Per questo secondo l’esperto “in un mondo globalizzato come quello attuale è inesatto parlare di ‘cervelli in fuga’ o di ‘rientro dei cervelli’, perché siamo tutti ‘cervelli in viaggio’- dice- Andare fuori dall’Italia non significa necessariamente andare via da qualcosa ma significa, piuttosto, aumentare il
proprio bagaglio di conoscenze per poi, nel momento più consono della propria vita, tornare e metterlo al servizio del proprio paese. Io penso che questo desiderio ci sia in tutti gli italiani nel mondo”. Per questo “ai giovani colleghi che mi chiedono cosa fare dico semplicemente di cercare il percorso più consono alla propria personalità perché le vie di formazione sono totalmente personali, ognuno deve trovare la propria strada, il proprio percorso, la propria specificità, avere una prospettiva chiara di chi si vuole essere. Come ogni paziente è unico, così lo è il percorso di ogni medico. C’è una base comune molto forte data dalla specializzazione ma sulla quale poi ogni medico costruisce la sua specialità”.

Un consiglio però Brogna lo dà: “Non mi trovo d’accordo con I giovani che vogliono conseguire la specializzazione fuori dall’Italia- dice- questa secondo me è una tappa importante da fare nel proprio paese perché qui ci sono ottime scuole di specializzazione e soprattutto è importante conoscere la propria popolazione, ossia quella che si andrà a servire”. Tra le cose importanti che Brogna sottolinea di aver imparato all’estero, infatti, “c’è che non esiste un sistema sanitario migliore degli altri- dice- ognuno, però, riflette la popolazione che serve. Il sistema inglese a molti italiani non piace perché è strutturato secondo canoni anglosassoni che non sono quelli latini. Il sistema italiano è strutturato per gli italiani e i nostri medici hanno una grande particolarità: l’empatia. I medici italiani riescono ad avere quel lato umanistico che non è presente nella medicina anglosassone e che gli consente di riuscire a guardare le persone nel loro complesso. I medici italiani- dice ancora Brogna- hanno la capacità di avvolgere nelle cure il pazienze come in nessun’ altra parte del mondo. Il medico non è un ‘service provider’, la parte umanistica è importantissima ed è alla base del rapporto medico-paziente, in questo gli italiani fanno la differenza”.

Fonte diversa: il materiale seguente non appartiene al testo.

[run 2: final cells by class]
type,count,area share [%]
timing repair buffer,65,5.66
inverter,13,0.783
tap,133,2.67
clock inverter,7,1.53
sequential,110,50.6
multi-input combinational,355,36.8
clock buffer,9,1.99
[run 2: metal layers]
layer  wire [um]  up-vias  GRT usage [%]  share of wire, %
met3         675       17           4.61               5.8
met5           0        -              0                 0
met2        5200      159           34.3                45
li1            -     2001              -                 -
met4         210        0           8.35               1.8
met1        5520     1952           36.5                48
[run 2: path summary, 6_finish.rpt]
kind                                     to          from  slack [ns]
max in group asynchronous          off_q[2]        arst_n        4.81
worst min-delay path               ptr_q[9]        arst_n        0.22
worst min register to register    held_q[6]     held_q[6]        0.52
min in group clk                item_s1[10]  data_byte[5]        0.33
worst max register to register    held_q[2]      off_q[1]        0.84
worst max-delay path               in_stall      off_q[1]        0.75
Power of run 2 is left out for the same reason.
## src/rtl/core/fac_pkg.sv

```systemverilog
// ============================================================================
// fac_pkg
// Shared types and constants for the frustum box culling block.
// ============================================================================
package fac_pkg;

    localparam int NUM_PLANES_DEF  = 6;
    localparam int COORD_WIDTH_DEF = 32;

    // field widths fixed by the interface
    localparam int FIELD_W = 32;
    localparam int PIDX_PORT_W = 3;

    // Q16.16: offset term is aligned to the product's Q32.32 point
    localparam int FRAC_BITS = 16;

    // action codes
    localparam logic ACT_LOAD = 1'b0;
    localparam logic ACT_TEST = 1'b1;

    typedef struct packed {
        logic [FIELD_W-1:0] a;
        logic [FIELD_W-1:0] b;
        logic [FIELD_W-1:0] c;
        logic [FIELD_W-1:0] d;
    } plane_row_t;

    // sequencer to multiply-accumulate unit
    typedef struct packed {
        logic load_d;   // seed accumulator with the offset term
        logic mul_en;   // register a new product
        logic acc_en;   // fold the held product into the accumulator
    } mac_ctl_t;

endpackage

```

## src/rtl/core/fac_plane_store.sv

```systemverilog
// ============================================================================
// fac_plane_store
// Plane coefficient table: one row (a, b, c, d) per plane, row write, row read.
// ============================================================================
module fac_plane_store
    import fac_pkg::*;
#(
    parameter int NUM_PLANES = NUM_PLANES_DEF,
    parameter int PIDX_W     = (NUM_PLANES > 1) ? $clog2(NUM_PLANES) : 1
) (
    input  logic              aclk,
    input  logic              wr_en,
    input  logic [PIDX_W-1:0] wr_idx,
    input  plane_row_t        wr_row,
    input  logic [PIDX_W-1:0] rd_idx,
    output plane_row_t        rd_row
);

    plane_row_t rows_reg [NUM_PLANES];

    // contents are undefined until loaded; no reset
    always_ff @(posedge aclk) begin
        if (wr_en) begin
            rows_reg[wr_idx] <= wr_row;
        end
    end

    assign rd_row = rows_reg[rd_idx];

endmodule

```

## src/rtl/core/fac_mac.sv

```systemverilog
// ============================================================================
// fac_mac
// Shared multiply-accumulate unit: picks the box corner per normal sign,
// one signed product per cycle while mul_en is set, exact wide distance accumulation.
// ============================================================================
module fac_mac
    import fac_pkg::*;
#(
    parameter int COORD_WIDTH = COORD_WIDTH_DEF
) (
    input  logic               aclk,
    input  mac_ctl_t           ctl,
    input  logic [FIELD_W-1:0] coef_raw,
    input  logic [FIELD_W-1:0] lo_raw,
    input  logic [FIELD_W-1:0] hi_raw,
    input  logic [FIELD_W-1:0] d_raw,
    output logic               dist_neg
);

    localparam int CW    = COORD_WIDTH;
    localparam int PW    = 2 * CW;
    localparam int ACC_W = 2 * CW + 2;

    logic signed [CW-1:0]    coef_op;
    logic signed [CW-1:0]    lo_op;
    logic signed [CW-1:0]    hi_op;
    logic signed [CW-1:0]    d_op;
    logic signed [CW-1:0]    sel_op;
    logic                    coef_pos;
    logic signed [PW-1:0]    prod;
    logic signed [PW-1:0]    prod_reg;
    logic signed [ACC_W-1:0] acc_reg;
    logic signed [ACC_W-1:0] d_ext;
    logic signed [ACC_W-1:0] prod_ext;
    logic signed [ACC_W-1:0] sum;

    // sign-extend from bit CW-1; wider operands see the field zero-extended
    if (CW <= FIELD_W) begin : g_narrow
        assign coef_op = coef_raw[CW-1:0];
        assign lo_op   = lo_raw[CW-1:0];
        assign hi_op   = hi_raw[CW-1:0];
        assign d_op    = d_raw[CW-1:0];
    end else begin : g_wide
        assign coef_op = {{(CW-FIELD_W){1'b0}}, coef_raw};
        assign lo_op   = {{(CW-FIELD_W){1'b0}}, lo_raw};
        assign hi_op   = {{(CW-FIELD_W){1'b0}}, hi_raw};
        assign d_op    = {{(CW-FIELD_W){1'b0}}, d_raw};
    end

    // zero component takes the minimum
    assign coef_pos = !coef_op[CW-1] && (coef_op != '0);
    assign sel_op   = coef_pos ? hi_op : lo_op;
    assign prod     = coef_op * sel_op;

    assign d_ext    = {{(ACC_W-CW-FRAC_BITS){d_op[CW-1]}}, d_op, {FRAC_BITS{1'b0}}};
    assign prod_ext = {{(ACC_W-PW){prod_reg[PW-1]}}, prod_reg};
    assign sum      = acc_reg + prod_ext;
    assign dist_neg = sum[ACC_W-1];

    always_ff @(posedge aclk) begin
        if (ctl.mul_en) begin
            prod_reg <= prod;
        end
        if (ctl.load_d) begin
            acc_reg <= d_ext;
        end else if (ctl.acc_en) begin
            acc_reg <= sum;
        end
    end

endmodule

```

## src/rtl/core/frustum_aabb_cull.sv

```systemverilog
// ============================================================================
// frustum_aabb_cull
// Positive-vertex frustum test of axis-aligned boxes against a plane table.
// ============================================================================
// A load beat (action 0) writes one plane's a, b, c, d as one row; loads with
// an index at or above NUM_PLANES are dropped and give no result. A test beat
// (action 1) runs the planes in order through one shared multiplier, each
// plane as three products, then the final add and sign check. From its
// accept, a test holds off the next beat until its verdict has moved to the
// output register: a plane that culls the box ends the run early, and an
// earlier result that still waits holds the verdict back. The block accepts
// no beat while a test runs. One visible beat per test leaves through an
// output register, so a new beat is taken while the previous result waits.
module frustum_aabb_cull
    import fac_pkg::*;
#(
    parameter int NUM_PLANES  = NUM_PLANES_DEF,
    parameter int COORD_WIDTH = COORD_WIDTH_DEF
) (
    input  logic                   aclk,
    input  logic                   aresetn,
    input  logic                   s_valid,
    output logic                   s_ready,
    input  logic                   s_action,
    input  logic [PIDX_PORT_W-1:0] s_plane_index,
    input  logic [FIELD_W-1:0]     s_plane_a,
    input  logic [FIELD_W-1:0]     s_plane_b,
    input  logic [FIELD_W-1:0]     s_plane_c,
    input  logic [FIELD_W-1:0]     s_plane_d,
    input  logic [FIELD_W-1:0]     s_box_min_x,
    input  logic [FIELD_W-1:0]     s_box_min_y,
    input  logic [FIELD_W-1:0]     s_box_min_z,
    input  logic [FIELD_W-1:0]     s_box_max_x,
    input  logic [FIELD_W-1:0]     s_box_max_y,
    input  logic [FIELD_W-1:0]     s_box_max_z,
    output logic                   m_valid,
    input  logic                   m_ready,
    output logic                   m_visible
);

    localparam int PIDX_W = (NUM_PLANES > 1) ? $clog2(NUM_PLANES) : 1;
    localparam int CMP_W  = (PIDX_PORT_W > PIDX_W ? PIDX_PORT_W : PIDX_W) + 1;
    localparam logic [PIDX_W-1:0] LAST_PLANE = PIDX_W'(NUM_PLANES - 1);

    localparam logic [1:0] STEP_X    = 2'd0;
    localparam logic [1:0] STEP_Y    = 2'd1;
    localparam logic [1:0] STEP_Z    = 2'd2;
    localparam logic [1:0] STEP_SIGN = 2'd3;

    typedef enum logic [2:0] {
        ST_IDLE = 3'b001,
        ST_RUN  = 3'b010,
        ST_DONE = 3'b100
    } state_t;

    state_t              state_reg, state_next;
    logic [1:0]          step_reg, step_next;
    logic [PIDX_W-1:0]   plane_reg, plane_next;
    logic                verdict_reg, verdict_next;
    logic                m_valid_reg, m_valid_next;
    logic                m_visible_reg, m_visible_next;

    logic [FIELD_W-1:0]  min_x_reg, min_y_reg, min_z_reg;
    logic [FIELD_W-1:0]  max_x_reg, max_y_reg, max_z_reg;

    logic                accept;
    logic                load_en;
    logic                test_start;
    logic                out_free;
    plane_row_t          wr_row;
    plane_row_t          rd_row;
    mac_ctl_t            mac_ctl;
    logic [FIELD_W-1:0]  coef_raw, lo_raw, hi_raw;
    logic                dist_neg;

    assign s_ready    = (state_reg == ST_IDLE);
    assign accept     = s_valid && s_ready;
    assign load_en    = accept && (s_action == ACT_LOAD)
                        && (CMP_W'(s_plane_index) < CMP_W'(NUM_PLANES));
    assign test_start = accept && (s_action == ACT_TEST);
    assign out_free   = !m_valid_reg || m_ready;

    assign wr_row = '{a: s_plane_a, b: s_plane_b, c: s_plane_c, d: s_plane_d};

    fac_plane_store #(
        .NUM_PLANES (NUM_PLANES),
        .PIDX_W     (PIDX_W)
    ) u_store (
        .aclk   (aclk),
        .wr_en  (load_en),
        .wr_idx (PIDX_W'(s_plane_index)),
        .wr_row (wr_row),
        .rd_idx (plane_reg),
        .rd_row (rd_row)
    );

    always_comb begin
        unique case (step_reg)
            STEP_X: begin
                coef_raw = rd_row.a; lo_raw = min_x_reg; hi_raw = max_x_reg;
            end
            STEP_Y: begin
                coef_raw = rd_row.b; lo_raw = min_y_reg; hi_raw = max_y_reg;
            end
            STEP_Z: begin
                coef_raw = rd_row.c; lo_raw = min_z_reg; hi_raw = max_z_reg;
            end
            default: begin
                coef_raw = rd_row.c; lo_raw = min_z_reg; hi_raw = max_z_reg;
            end
        endcase
    end

    always_comb begin
        mac_ctl.load_d = (state_reg == ST_RUN) && (step_reg == STEP_X);
        mac_ctl.mul_en = (state_reg == ST_RUN) && (step_reg != STEP_SIGN);
        mac_ctl.acc_en = (state_reg == ST_RUN)
                         && ((step_reg == STEP_Y) || (step_reg == STEP_Z));
    end

    fac_mac #(
        .COORD_WIDTH (COORD_WIDTH)
    ) u_mac (
        .aclk     (aclk),
        .ctl      (mac_ctl),
        .coef_raw (coef_raw),
        .lo_raw   (lo_raw),
        .hi_raw   (hi_raw),
        .d_raw    (rd_row.d),
        .dist_neg (dist_neg)
    );

    always_comb begin
        state_next     = state_reg;
        step_next      = step_reg;
        plane_next     = plane_reg;
        verdict_next   = verdict_reg;
        m_valid_next   = m_valid_reg && !m_ready;
        m_visible_next = m_visible_reg;
        unique case (state_reg)
            ST_IDLE: begin
                if (test_start) begin
                    state_next = ST_RUN;
                    step_next  = STEP_X;
                    plane_next = '0;
                end
            end
            ST_RUN: begin
                if (step_reg == STEP_SIGN) begin
                    step_next = STEP_X;
                    if (dist_neg) begin
                        verdict_next = 1'b0;
                        state_next   = ST_DONE;
                    end else if (plane_reg == LAST_PLANE) begin
                        verdict_next = 1'b1;
                        state_next   = ST_DONE;
                    end else begin
                        plane_next = plane_reg + 1'b1;
                    end
                end else begin
                    step_next = step_reg + 2'd1;
                end
            end
            ST_DONE: begin
                // hold the verdict until the output register is free
                if (out_free) begin
                    m_valid_next   = 1'b1;
                    m_visible_next = verdict_reg;
                    state_next     = ST_IDLE;
                end
            end
            default: state_next = ST_IDLE;
        endcase
    end

    always_ff @(posedge aclk) begin
        if (!aresetn) begin
            state_reg   <= ST_IDLE;
            step_reg    <= STEP_X;
            plane_reg   <= '0;
            m_valid_reg <= 1'b0;
        end else begin
            state_reg   <= state_next;
            step_reg    <= step_next;
            plane_reg   <= plane_next;
            m_valid_reg <= m_valid_next;
        end
    end

    always_ff @(posedge aclk) begin
        verdict_reg   <= verdict_next;
        m_visible_reg <= m_visible_next;
        if (test_start) begin
            min_x_reg <= s_box_min_x;
            min_y_reg <= s_box_min_y;
            min_z_reg <= s_box_min_z;
            max_x_reg <= s_box_max_x;
            max_y_reg <= s_box_max_y;
            max_z_reg <= s_box_max_z;
        end
    end

    assign m_valid   = m_valid_reg;
    assign m_visible = m_visible_reg;

    a_plane_in_range: assert property (@(posedge aclk) disable iff (!aresetn)
        (state_reg == ST_RUN) |-> (CMP_W'(plane_reg) < CMP_W'(NUM_PLANES)))
        else $error("plane counter out of range");

    a_result_from_done: assert property (@(posedge aclk) disable iff (!aresetn)
        (!m_valid_reg || m_ready) && (state_reg != ST_DONE) |=> !m_valid_reg)
        else $error("result beat without a finished test");

    a_done_releases: assert property (@(posedge aclk) disable iff (!aresetn)
        (state_reg == ST_DONE) && out_free |=> (state_reg == ST_IDLE) && m_valid_reg)
        else $error("finished test not handed to output");

    a_plane_advance: assert property (@(posedge aclk) disable iff (!aresetn)
        (state_reg == ST_RUN) && (step_reg == STEP_SIGN) && !dist_neg
        && (plane_reg != LAST_PLANE)
        |=> (state_reg == ST_RUN) && (step_reg == STEP_X)
            && (plane_reg == $past(plane_reg) + 1'b1))
        else $error("plane sequence broken");

endmodule

```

In questo rapporto, per Brogna, è il nodo da sciogliere anche per affrontare le carenze che possono esserci nel sistema sanitario. “Quello che i pazienti chiedono è tranquillità e fiducia. Per ascoltare le loro necessità, però, è necessario che il medico sia messo nelle condizioni di poterlo fare, ossia avere tempo da dedicargli, strutture organizzate in modo da consentirglielo, retribuzioni adeguate. Tutta la struttura organizzativa, e quindi le decisioni politico-istituzionali dovrebbero avere al centro proprio il rapporto medico paziente”, conclude il neurochirurgo.